Sort & Limit Processing for Visuals With Two Attribute Group-By Fields
This applies to: Visual Data Discovery
The logic used for sort and limit processing for visuals that use two attribute group-by fields (such as heat maps or floating bubble charts) requires additional explanation. The sort and limit logic used in Symphony are linked to each other and are not global. Thus, the unique entries available for group 2 sort and limit processing depend on the number of unique entries produced by group 1 sort and limit processing.
Limit Processing
In general, when two attribute group-by fields are used in a visual, the limit for group 1 affects the maximum number of elements available to be limited by group 2. So the limit for group 1 is applied first and the limit for group 2 is applied to the results of the limit for group 1. This limits the maximum number of subgroup elements within each group element.
Heat Map Examples
In heat maps, you can apply a limit for both group 1 and group 2. The limit for group 2 depends on the results of the group 1 limit. The results from a group 1 limit should always match the limit set, but the results from a group 2 limit might match, but also might be less than the limit set.

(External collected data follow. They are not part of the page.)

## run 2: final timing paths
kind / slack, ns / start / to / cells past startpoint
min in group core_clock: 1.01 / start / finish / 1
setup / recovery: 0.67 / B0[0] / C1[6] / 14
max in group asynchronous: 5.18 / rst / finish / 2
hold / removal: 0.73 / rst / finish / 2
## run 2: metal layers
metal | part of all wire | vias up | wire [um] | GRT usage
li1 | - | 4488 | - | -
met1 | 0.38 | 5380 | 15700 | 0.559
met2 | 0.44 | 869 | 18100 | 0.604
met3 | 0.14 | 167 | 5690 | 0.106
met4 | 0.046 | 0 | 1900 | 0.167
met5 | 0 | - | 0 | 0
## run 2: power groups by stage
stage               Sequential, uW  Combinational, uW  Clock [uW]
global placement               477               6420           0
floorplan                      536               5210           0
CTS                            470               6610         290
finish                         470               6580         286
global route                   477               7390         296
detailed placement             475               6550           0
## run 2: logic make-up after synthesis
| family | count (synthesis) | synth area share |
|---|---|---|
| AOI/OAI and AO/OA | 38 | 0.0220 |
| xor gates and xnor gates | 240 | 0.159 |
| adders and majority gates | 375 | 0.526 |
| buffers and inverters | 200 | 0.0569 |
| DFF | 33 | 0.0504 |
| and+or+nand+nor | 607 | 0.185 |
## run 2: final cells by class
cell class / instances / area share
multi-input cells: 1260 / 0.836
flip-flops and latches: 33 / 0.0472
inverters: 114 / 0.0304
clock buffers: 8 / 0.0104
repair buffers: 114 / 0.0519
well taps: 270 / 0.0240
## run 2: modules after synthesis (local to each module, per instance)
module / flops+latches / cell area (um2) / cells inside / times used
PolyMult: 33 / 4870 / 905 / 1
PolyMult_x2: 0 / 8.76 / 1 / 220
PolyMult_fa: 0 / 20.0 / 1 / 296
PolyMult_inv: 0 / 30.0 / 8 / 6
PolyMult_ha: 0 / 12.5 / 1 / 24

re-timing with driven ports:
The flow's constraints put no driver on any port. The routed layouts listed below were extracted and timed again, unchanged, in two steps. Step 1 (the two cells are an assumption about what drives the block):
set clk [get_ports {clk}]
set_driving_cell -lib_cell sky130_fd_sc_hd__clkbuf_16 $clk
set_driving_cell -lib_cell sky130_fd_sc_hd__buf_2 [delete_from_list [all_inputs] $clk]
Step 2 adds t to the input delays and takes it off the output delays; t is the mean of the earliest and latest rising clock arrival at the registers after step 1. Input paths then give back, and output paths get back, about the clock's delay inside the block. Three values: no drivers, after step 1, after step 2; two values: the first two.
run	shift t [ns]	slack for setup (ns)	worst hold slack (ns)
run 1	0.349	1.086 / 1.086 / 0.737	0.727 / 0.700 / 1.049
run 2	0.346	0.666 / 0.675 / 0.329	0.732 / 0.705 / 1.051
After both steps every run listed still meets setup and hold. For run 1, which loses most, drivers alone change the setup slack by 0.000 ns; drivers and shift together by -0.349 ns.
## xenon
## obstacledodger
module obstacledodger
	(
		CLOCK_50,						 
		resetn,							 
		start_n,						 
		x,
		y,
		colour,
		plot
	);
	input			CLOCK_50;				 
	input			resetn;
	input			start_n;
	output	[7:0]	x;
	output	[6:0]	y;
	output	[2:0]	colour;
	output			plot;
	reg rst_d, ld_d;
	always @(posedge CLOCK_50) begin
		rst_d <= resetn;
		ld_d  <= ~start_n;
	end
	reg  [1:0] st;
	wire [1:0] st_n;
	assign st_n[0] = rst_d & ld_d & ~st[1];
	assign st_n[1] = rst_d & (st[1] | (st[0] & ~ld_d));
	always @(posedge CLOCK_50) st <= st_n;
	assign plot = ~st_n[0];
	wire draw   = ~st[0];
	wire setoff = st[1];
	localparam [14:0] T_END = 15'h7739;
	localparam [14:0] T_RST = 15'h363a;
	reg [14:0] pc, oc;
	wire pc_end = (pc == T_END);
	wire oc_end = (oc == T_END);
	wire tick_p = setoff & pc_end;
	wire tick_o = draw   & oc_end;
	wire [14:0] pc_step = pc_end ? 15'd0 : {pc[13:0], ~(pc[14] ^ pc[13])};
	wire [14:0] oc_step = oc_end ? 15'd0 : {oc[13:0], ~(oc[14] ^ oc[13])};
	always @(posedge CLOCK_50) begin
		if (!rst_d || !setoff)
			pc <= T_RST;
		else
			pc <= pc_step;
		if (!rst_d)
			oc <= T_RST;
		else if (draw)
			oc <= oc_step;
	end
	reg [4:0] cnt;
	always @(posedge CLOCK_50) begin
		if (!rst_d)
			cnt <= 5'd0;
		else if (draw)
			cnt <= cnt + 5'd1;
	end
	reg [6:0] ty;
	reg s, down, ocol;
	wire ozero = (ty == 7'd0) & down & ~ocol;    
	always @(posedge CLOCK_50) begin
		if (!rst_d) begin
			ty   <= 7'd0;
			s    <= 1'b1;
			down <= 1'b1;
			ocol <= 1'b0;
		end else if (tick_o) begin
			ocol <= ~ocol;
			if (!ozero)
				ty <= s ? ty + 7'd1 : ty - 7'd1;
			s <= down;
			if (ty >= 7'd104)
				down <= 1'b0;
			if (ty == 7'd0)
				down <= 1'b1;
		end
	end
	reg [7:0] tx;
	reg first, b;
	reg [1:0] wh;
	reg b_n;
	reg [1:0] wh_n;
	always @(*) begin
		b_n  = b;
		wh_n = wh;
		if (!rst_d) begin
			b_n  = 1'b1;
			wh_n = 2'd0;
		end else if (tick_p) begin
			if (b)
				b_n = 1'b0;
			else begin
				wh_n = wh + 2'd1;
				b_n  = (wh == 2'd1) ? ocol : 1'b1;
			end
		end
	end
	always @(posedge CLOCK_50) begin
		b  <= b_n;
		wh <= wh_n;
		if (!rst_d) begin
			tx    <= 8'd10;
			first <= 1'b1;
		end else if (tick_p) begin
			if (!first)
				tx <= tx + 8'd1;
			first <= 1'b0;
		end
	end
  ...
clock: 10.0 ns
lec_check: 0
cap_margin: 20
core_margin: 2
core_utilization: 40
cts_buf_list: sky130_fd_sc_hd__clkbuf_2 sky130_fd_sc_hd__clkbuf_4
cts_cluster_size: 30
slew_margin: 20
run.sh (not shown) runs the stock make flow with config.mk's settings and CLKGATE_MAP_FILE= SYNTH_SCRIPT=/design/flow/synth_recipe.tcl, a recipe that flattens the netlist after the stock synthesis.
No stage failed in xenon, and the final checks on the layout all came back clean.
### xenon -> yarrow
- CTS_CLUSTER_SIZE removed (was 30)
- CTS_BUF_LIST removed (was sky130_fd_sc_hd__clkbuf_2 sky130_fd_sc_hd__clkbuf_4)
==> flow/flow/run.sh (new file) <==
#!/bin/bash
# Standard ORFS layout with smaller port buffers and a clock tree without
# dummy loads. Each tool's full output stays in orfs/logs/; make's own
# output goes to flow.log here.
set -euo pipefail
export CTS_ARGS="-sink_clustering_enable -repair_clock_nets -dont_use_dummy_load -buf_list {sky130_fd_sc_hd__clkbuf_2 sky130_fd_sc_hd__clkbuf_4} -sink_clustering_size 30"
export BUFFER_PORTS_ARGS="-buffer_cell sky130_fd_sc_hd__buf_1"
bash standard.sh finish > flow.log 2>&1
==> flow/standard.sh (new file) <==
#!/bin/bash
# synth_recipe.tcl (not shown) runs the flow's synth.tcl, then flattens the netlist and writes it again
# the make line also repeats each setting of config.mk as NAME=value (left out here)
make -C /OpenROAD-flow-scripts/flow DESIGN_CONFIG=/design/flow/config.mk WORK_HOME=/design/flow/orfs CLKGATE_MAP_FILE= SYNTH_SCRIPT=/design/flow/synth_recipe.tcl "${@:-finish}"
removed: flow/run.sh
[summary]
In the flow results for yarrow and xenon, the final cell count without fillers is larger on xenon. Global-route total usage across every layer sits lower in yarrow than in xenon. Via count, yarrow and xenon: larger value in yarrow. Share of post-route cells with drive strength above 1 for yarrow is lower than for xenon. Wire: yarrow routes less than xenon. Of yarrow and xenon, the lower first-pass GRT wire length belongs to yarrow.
From an optimization exercise on the open Yosys and OpenROAD flow, aimed at small area; shortcuts taken in it are not production practice.
Only simulation tests tie the RTL to the original design; equivalence was not proved.
Power is estimated from default activity; no workload was simulated.

Setup of run 3:
## gf1
module gf1
	(
	input MCLK,
	input CLK,  
	input IOW,
	input IOR,
	input CS1,  
	input CS2,  
	input DACK1,  
	input DACK2,  
	input RESET,
	output WAIT,
	output DRQ1,
	output DRQ2,
	output IRQ1,
	output IRQ2,
	output IRQ3,
	input DMA_TC,
	input [15:0] DATA_i,
	output [15:0] DATA_o,
	input IO16,
	input [3:0] ADDRESS,
	output BUSA_LOW,
	output BUSA_HIGH,
	input [7:0] DRAM_DATA_i,
	output [7:0] DRAM_DATA_o,
	output reg DRAM_WE,
	output reg DRAM_RAS,
	output [8:0] DRAM_ADDR,
	output DRAM_CAS0,
	output DRAM_CAS1,
	output DRAM_CAS2,
	output DRAM_CAS3,
	output DAC_DATA,
	output reg DAC_CLK,
	output reg DAC_LR,
	output reg DAC_LR2
	);
	reg clk_sel[0:16];
	reg clk1, clk2, clk3, clk4;
	reg clk1_q, clk4_q;
	reg chan_sel_i;
	reg [5:0] chan_cnt[1:1];
	reg chan_cnt_inc, chan_cnt_zero;   
	reg chan_cnt_res_l;
	reg chan_c0_l;
	reg [4:0] chan_latch1[0:3];
	reg chan_f1_seen;         
	reg [4:0] chan_latch2;
	reg [4:0] chan_active_cnt;
	reg [4:0] chan_active_cnt_l;
	reg [4:0] chan_irq;
	reg [4:0] chan_irq_l;
	reg [4:0] chan_cmp_l;
	reg [4:0] chan_cmp_l2;
	reg [4:0] ram_addr_l;
	reg chan_cnt_res;
	reg clk4_chc0;
	reg clk4_chc0n;
	reg voice_ram_update_pipeline;
	reg voice_ram_update;
	reg [4:0] chan_sel;
	reg [15:0] glob_data_bus;
	wire chan_c0 = chan_cnt[1][0];
  ...
For scale: ~90 I/O pins, ~0.19 mm2 of cells after synthesis.
clock: 15.0 ns
lec_check: 0
cap_margin: 20
core_margin: 2
core_utilization: 60
place_density: 0.7
slew_margin: 20
synth_memory_max_bits: 16384
standard.sh (not shown) runs the stock make flow with config.mk's settings and CLKGATE_MAP_FILE= SYNTH_SCRIPT=/design/flow/synth_recipe.tcl, a recipe that flattens the netlist after the stock synthesis.
==> flow/flow/run.sh <==
#!/bin/bash
# Own layout flow: the standard synthesis, its combinational logic re-mapped
# for area (registers untouched), then the standard layout with its own
# clock tree settings. Each tool's output goes to a log file here.
set -euo pipefail
HERE=$(pwd)
RES=$HERE/orfs/results/$FLOW_PLATFORM/gf1/base
LIB=$FLOW_HOME/platforms/$FLOW_PLATFORM/lib/sky130_fd_sc_hd__tt_025C_1v80.lib
CFG=$FLOW_HOME/platforms/$FLOW_PLATFORM/config.mk

# 1. standard synthesis
bash standard.sh "$RES/1_2_yosys.v" > "$HERE/log_1_synth.txt" 2>&1
cp "$RES/1_2_yosys.v" "$HERE/synth_standard.v"

# 2. re-map the combinational logic
SEQ=$(grep -oE 'sky130_fd_sc_hd__[a-z0-9_]+' "$RES/1_2_yosys.v" | sort -u | grep -E '__(e|s|se)?df|__dl' | tr '\n' ' ')
DU=$(sed -n '/DONT_USE_CELLS += /,/^#/p' "$CFG" | grep -oE 'sky130_fd_sc_hd__[a-z0-9_]+' | sed 's/^/-dont_use /' | tr '\n' ' ')
sed -e "s#{LIB}#$LIB#g" -e "s#{NETLIST}#$RES/1_2_yosys.v#g" -e "s#{TOP}#$FLOW_TOP#g" \
    -e "s#{SEQ}#$SEQ#g" -e "s#{DONTUSE}#$DU#g" -e "s#{ABCSCRIPT}#$HERE/flow/area.abc#g" \
    flow/remap.ys > "$HERE/remap_run.ys"
yosys -l "$HERE/log_2_remap.txt" -q "$HERE/remap_run.ys" > /dev/null 2>&1

# 3. the rest of the standard layout, with the clock tree settings below
CTS="-sink_clustering_enable -repair_clock_nets -dont_use_dummy_load -sink_clustering_size ${CTS_SIZE:-26} -sink_clustering_max_diameter ${CTS_DIAM:-80}"
bash standard.sh "CTS_ARGS=$CTS" "BUFFER_PORTS_ARGS=-buffer_cell sky130_fd_sc_hd__buf_1" finish > "$HERE/log_3_layout.txt" 2>&1
==> flow/flow/area.abc <==
&get -n
&st
&dc2
&dch -f
&nf -R 1000
&put
mfs2 -W 4 -M 5000
&get -n
&st
&dch -f
&nf -R 1000
&put
mfs2 -W 4 -M 5000
&get -n
&st
&dch -f
&nf -R 1000
&put
==> flow/flow/remap.ys <==
# Re-maps the combinational logic of the standard synthesis netlist for area.
# The flip-flops (dfxtp/edfxtp and any other sequential cell) are kept as they are.
read_liberty -ignore_miss_func {LIB}
read_verilog {NETLIST}
hierarchy -top {TOP}
blackbox {SEQ}
flatten
opt_clean
abc -liberty {LIB} {DONTUSE} -script {ABCSCRIPT}
opt_clean -purge
hilomap -singleton -hicell sky130_fd_sc_hd__conb_1 HI -locell sky130_fd_sc_hd__conb_1 LO
insbuf -buf sky130_fd_sc_hd__buf_4 A X
splitnets
opt_clean -purge
stat -liberty {LIB}
write_verilog -noattr -noexpr -nohex -nodec {NETLIST}
Inputs modified between run 3 and run 5:
--- a/flow/design.v
+++ b/flow/design.v
@@ -617,20 +617,40 @@
 	reg ramp_is_stopped_l[0:4];
 	reg voice_ram_read;
 	reg [15:0] mul_val_a_l;
 	reg [15:0] mul_val_a;
 	reg [8:0] mul_val_b;
 	reg [7:0] interp_in;
 	reg [8:0] interp_in_mul;
 	wire signed [15:0] mul_val_a_s = mul_val_a;
 	wire signed [9:0] mul_val_b_s = { 1'h0, mul_val_b };
 	reg signed [24:0] mul_result;
+	reg [24:0] mul_booth;
+	reg [2:0] mb_g;
+	reg mb_one, mb_two, mb_neg;
+	reg [16:0] mb_p;
+	integer mb_i;
+	wire [10:0] mb_b = {1'b0, mul_val_b, 1'b0};
+	always @*
+	begin
+		mul_booth = 25'h0;
+		for (mb_i = 0; mb_i < 5; mb_i = mb_i + 1)
+		begin
+			mb_g = mb_b[2*mb_i +: 3];
+			mb_one = mb_g[0] ^ mb_g[1];
+			mb_two = (mb_g == 3'b011) | (mb_g == 3'b100);
+			mb_neg = mb_g[2] & ~(mb_g[1] & mb_g[0]);
+			mb_p = (mb_one ? {mul_val_a[15], mul_val_a} : (mb_two ? {mul_val_a, 1'b0} : 17'h0)) ^ {17{mb_neg}};
+			mul_booth = mul_booth + ({~mb_p[16], mb_p} << (2*mb_i)) + ({24'h0, mb_neg} << (2*mb_i));
+		end
+		mul_booth = mul_booth - 25'h0aa0000;
+	end
 	reg [15:0] mul_mem[0:1];
 	reg [15:0] mul_interp;
 	reg [11:0] atten_l[0:1];
 	reg [3:0] pan_l[0:1];
 	reg w2048;
 	wire [3:0] pan = w2048 ? pan_l[1] : ~pan_l[1];
 	reg [8:0] pan_atten;
 	wire [12:0] atten1 = { 1'h0, atten_l[1] } + { pan_atten, 4'h0 };
 	wire [11:0] atten = ((pan == 4'hf) | atten1[12]) ? 12'h000 : atten1[11:0];
 	reg [15:0] val_shifted;
@@ -2093,21 +2113,21 @@
 		if (w33)
 			interp_in <= wave_cur[8:1];
 		if (w2036)
 			interp_in_mul <= 9'h100 - { 1'h0, interp_in };
 		if (w2035)
 			interp_in_mul <= { 1'h0, interp_in };
 		if (clk3)
 			mul_val_b <= interp_in_mul;
 		else if (clk1)
 			mul_val_b <= { 1'h1, atten[7:0] };
-		mul_result <= mul_val_a_s * mul_val_b_s;
+		mul_result <= mul_booth;
 		if (w2415)
 			mul_mem[0] <= mul_result[23:8];
 		if (w2416)
 			mul_mem[1] <= mul_result[23:8];
 		if (w2036)
 			mul_interp <= mul_mem[0] + mul_mem[1];
 		if (w2415)
 			w2048 <= 1'h1;
 		else if (w2416)
 			w2048 <= 1'h0;
[summary]
Compared with run 3, run 5 shows internal power of the cells lower by 2.3%.
As far as synthesis-to-layout area growth is concerned, run 3 and run 5 perform about the same.
Total power sits lower in run 5 than in run 3.
Run comparison: run 3 destination of the critical timing path vr_ring[3646]$_DFF_P_; run 5 destination of the critical timing path wave_addr_l[1][28]$_DFFE_PP_
On total routing resource utilization after global routing, the higher figure sits with run 5, not run 3.
Run 5 supports a higher top clock frequency than run 3.
Changes observed in run 5 relative to run 3: average footprint of a synthesized cell went up 0.13 um2, first-iteration DRC count shrank by about 3%, met3 routed wirelength saw a decrease, power in the clock group closely matched the old numbers, combinational power -40%.
[run 5] synthesized area fell about 0.6% relative to run 3
On die height, run 3 tracks run 5 almost exactly.
Setup WNS run 3 -> run 5: better
Critical setup path kind = in2reg: run 3; critical setup path kind = reg2reg: run 5
Row part of the total power dissipated in combinational logic: run 5 lower / run 3 higher

[re-timing with driven ports]
The flow's constraints put no driver on any port. The routed layouts listed below were extracted and timed again, unchanged, in two steps.
Step 1, drivers: a clkbuf_16 drives MCLK and a buf_2 each remaining input, both assumed.
Step 2 moves the port delays by t, midway between the first and last clock arrival at a register: inputs arrive t later, outputs are due t later. That takes back most of the time a late clock gives input paths.
Slacks: ideal / step 1 / step 2; pairs: ideal / step 1.
| run | t (ns) | setup slack, ns | hold slack, ns | latest minus earliest clock arrival (ns) |
|---|---|---|---|---|
| run 3 | 1.024 | 5.902 / 5.979 / 4.955 | 0.309 / 0.309 / 0.309 | 0.113 / 0.113 |
| run 5 | 1.046 | 6.050 / 6.050 / 5.793 | 0.306 / 0.306 / 0.306 | 0.147 / 0.146 |
After both steps setup and hold are still met in every run listed. The setup slack of run 3, which loses most, moves by +0.077 ns with the drivers and by -0.947 ns with both steps.
What follows belongs to an exercise in optimizing a design on an open flow for small area; a production flow would make more cautious choices. Function was checked by simulation only, so behaviour that the tests miss may differ from the original. Power figures rest on the tool's default switching activity, not on a simulated workload.

## gamma
Design sequencer, start of the top module:
module sequencer(
    input  logic CLK100MHZ,
    input  logic rst,
    input  logic BTNU, BTND, BTNL, BTNR, BTNC, CPU_RESETN,
    input  logic SW15,SW14,SW13,SW12,SW11,SW10,SW9,SW8,SW7,SW6,SW5,SW4,SW3,SW2,SW1,SW0,
    output logic [15:0] LED,
    output logic LED16_R,
    output logic LED17_R, LED17_G, LED17_B,
    output logic [7:0] AN,
    output logic DP,CG,CF,CE,CD,CC,CB,CA,
    output logic AUD_PWM,
    output logic AUD_SD
);
Size in the first run: ~1700 cells after synthesis, roughly 270 flip-flops, ~62 I/O pins, about 13000 um^2 of cells after synthesis.
Settings: LEC_CHECK=0, ABC_AREA=1, CAP_MARGIN=20, CORE_AREA=10 10 190 190, CTS_BUF_LIST=sky130_fd_sc_hd__clkbuf_8, CTS_CLUSTER_DIAMETER=60, CTS_CLUSTER_SIZE=15, DIE_AREA=0 0 200 200, SLEW_MARGIN=20; clock period 10.0 ns.
standard.sh (not shown) runs the stock make flow with config.mk's settings and CLKGATE_MAP_FILE= SYNTH_SCRIPT=/design/flow/synth_recipe.tcl, a recipe that flattens the netlist after the stock synthesis.
==> flow/flow/run.sh <==
#!/bin/bash
# Own layout flow: the standard flow (standard.sh, which runs the standard synthesis and
# ORFS's make targets) with two changes:
# - the port buffers are sky130_fd_sc_hd__buf_1 (buffer_ports would pick a larger cell);
# - clock tree synthesis uses the standard arguments, clkbuf_8 buffers, clusters of at most
#   15 sinks, and no dummy loads.
# Everything else (floorplan, power grid, placement, routing) is the standard flow.
set -euo pipefail
bash standard.sh \
  "BUFFER_PORTS_ARGS=-buffer_cell sky130_fd_sc_hd__buf_1" \
  "CTS_ARGS=-sink_clustering_enable -repair_clock_nets -dont_use_dummy_load -sink_clustering_size 15 -sink_clustering_max_diameter 60 -buf_list sky130_fd_sc_hd__clkbuf_8" \
  finish > make_finish.log 2>&1
gamma was carried through to the last stage, and its layout satisfied the timing, DRC and antenna checks.
Inputs modified between gamma and beta:
==> flow/run.sh (new file) <==
#!/bin/bash
# synth_recipe.tcl (not shown) runs the flow's synth.tcl, then flattens the netlist and writes it again
# the make line also repeats each setting of config.mk as NAME=value (left out here)
make -C /OpenROAD-flow-scripts/flow DESIGN_CONFIG=/design/flow/config.mk WORK_HOME=/design/flow/orfs CLKGATE_MAP_FILE= SYNTH_SCRIPT=/design/flow/synth_recipe.tcl finish
removed: flow/flow/run.sh
removed: flow/standard.sh
## What came out
Cell with the largest stage delay on the worst path: sky130_fd_sc_hd__dfxtp_1 -> gamma, sky130_fd_sc_hd__fa_1 -> beta
Going from gamma to beta, non-clock buffer count has decreased; cell area has increased; total chip power has increased.

---

Another version of the RTL of sequencer (not shown whole).
For scale: roughly 270 flip-flops, ~62 I/O pins, ~13,000 um2 of cells after synthesis.
==> flow/config.mk <==
export PLATFORM = sky130hd
export DESIGN_NAME = sequencer
export DESIGN_NICKNAME = sequencer
export VERILOG_FILES = /design/flow/design.v
export SDC_FILE = /design/flow/constraint.sdc
export NUM_CORES = 4
export LEC_CHECK = 0
export ABC_AREA = 1
export CAP_MARGIN = 20
export CORE_AREA = 10 10 190 190
export CTS_BUF_LIST = sky130_fd_sc_hd__clkbuf_8
export CTS_CLUSTER_DIAMETER = 60
export CTS_CLUSTER_SIZE = 15
export DIE_AREA = 0 0 200 200
export SLEW_MARGIN = 20
==> flow/constraint.sdc <==
create_clock -name core_clock -period 10.0 [get_ports {CLK100MHZ}]
set_input_delay 2.0000 -clock core_clock [delete_from_list [all_inputs] [get_ports {CLK100MHZ}]]
set_output_delay 2.0000 -clock core_clock [all_outputs]
set_load 0.01 [all_outputs]
==> flow/flow/run.sh <==
#!/bin/bash
# Own layout flow: the standard flow (standard.sh: the standard synthesis script and ORFS's
# make targets) with three changes:
# - ABC maps the combinational logic for area (dch -f; map -a) instead of ORFS's area script
#   (dch; map -B 0.9; buffer).  It runs after the flip-flops are mapped, so the registers,
#   their names and cells are the standard synthesis's.
# - the port buffers are sky130_fd_sc_hd__buf_1 (buffer_ports would pick a larger cell);
# - clock tree synthesis uses the standard arguments, clkbuf_8 buffers, clusters of at most
#   15 sinks, and no dummy loads.
# Every tool's output goes to the ORFS logs under orfs/logs and to make_finish.log here.
set -euo pipefail
work=$(pwd)
rm -rf "$work/scripts_local"
cp -r "$FLOW_HOME/scripts" "$work/scripts_local"
printf 'strash\ndch -f\nmap -a\ntopo\nstime -c\nupsize -c\ndnsize -c\n' > "$work/scripts_local/abc_area.script"
bash standard.sh \
  "SCRIPTS_DIR=$work/scripts_local" \
  "BUFFER_PORTS_ARGS=-buffer_cell sky130_fd_sc_hd__buf_1" \
  "CTS_ARGS=-sink_clustering_enable -repair_clock_nets -dont_use_dummy_load -sink_clustering_size 15 -sink_clustering_max_diameter 60 -buf_list sky130_fd_sc_hd__clkbuf_8" \
  finish > make_finish.log 2>&1
The starting point completed without violations.
Next try:
==> flow/flow/run.sh (replaced) <==
#!/bin/bash
# Own layout flow: the standard flow (standard.sh, which runs the standard synthesis and
# ORFS's make targets) with two changes:
# - the port buffers are sky130_fd_sc_hd__buf_1 (buffer_ports would pick a larger cell);
# - clock tree synthesis uses the standard arguments, clkbuf_8 buffers, clusters of at most
#   15 sinks, and no dummy loads.
# Everything else (floorplan, power grid, placement, routing) is the standard flow.
set -euo pipefail
bash standard.sh \
  "BUFFER_PORTS_ARGS=-buffer_cell sky130_fd_sc_hd__buf_1" \
  "CTS_ARGS=-sink_clustering_enable -repair_clock_nets -dont_use_dummy_load -sink_clustering_size 15 -sink_clustering_max_diameter 60 -buf_list sky130_fd_sc_hd__clkbuf_8" \
  finish > make_finish.log 2>&1
Critical path depth rises by 5.
Combinational power went down by a little under a tenth.
Sequential power decreases by a few percent.
Setup slack improved by 85 ps.
Via count rises slightly.
Core utilization went up by 0.49 points.
Global-route usage is about the same.

==> afterwards: timing with drivers on the ports <==
No port has a modelled driver above. Below, the same layouts with a new extraction and two added sets of constraints. Step 1 sets driving cells, clkbuf_16 on the clock port and buf_2 on the other inputs (assumed; they add their load-dependent delay and slew). Step 2 moves the port delays by t, midway between the first and last clock arrival at a register: inputs arrive t later, outputs are due t later. That takes back most of the time a late clock gives input paths. Slacks: no drivers / after step 1 / after step 2; pairs: no drivers / after step 1.
run | shift t [ns] | slack for setup (ns) | worst setup path after step 2 | cell pins on the clock port's net
gamma | 0.571 | 0.728 / 0.728 / 0.728 | register to register | 1
beta | 0.584 | 0.653 / 0.653 / 0.653 | register to register | 1
the first run of note 2 | 0.580 | 0.565 / 0.565 / 0.565 | register to register | 1
the second run of note 2 | 0.581 | 0.650 / 0.650 / 0.650 | register to register | 1
After both steps setup and hold are still met in every run listed.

For example, if the limit for group 1 is 10, there should be 10 rows and columns in the result passed to the group 2 limit processing. So, if the limit for group 2 is also 10, fewer than 10 rows and columns may result from the group 2 limit processing.
Here is another heat map example. Suppose your heat map has:
- A group 1 limit of 10 and a group 2 limit of 5.
- From an absolute perspective, there are 100 unique group 1 values and 10 unique group 2 values.
Based on the first 10 unique group 1 values shown on the heat map, there might only actually be 4 corresponding unique group 2 values and thus, 4 will show for group 2 even though it has a limit of 5.
Now assume that the group 1 limit is increased to 25, but the group 2 limit is still 5. The first 25 unique group 1 values might have 5 or more unique group 2 values, in which case only 5 will show for group 2 because that is its limit. However, if the first 25 unique group 1 values still only have 4 corresponding unique group 2 values, group 2 will only have 4 rows and columns on the heat map.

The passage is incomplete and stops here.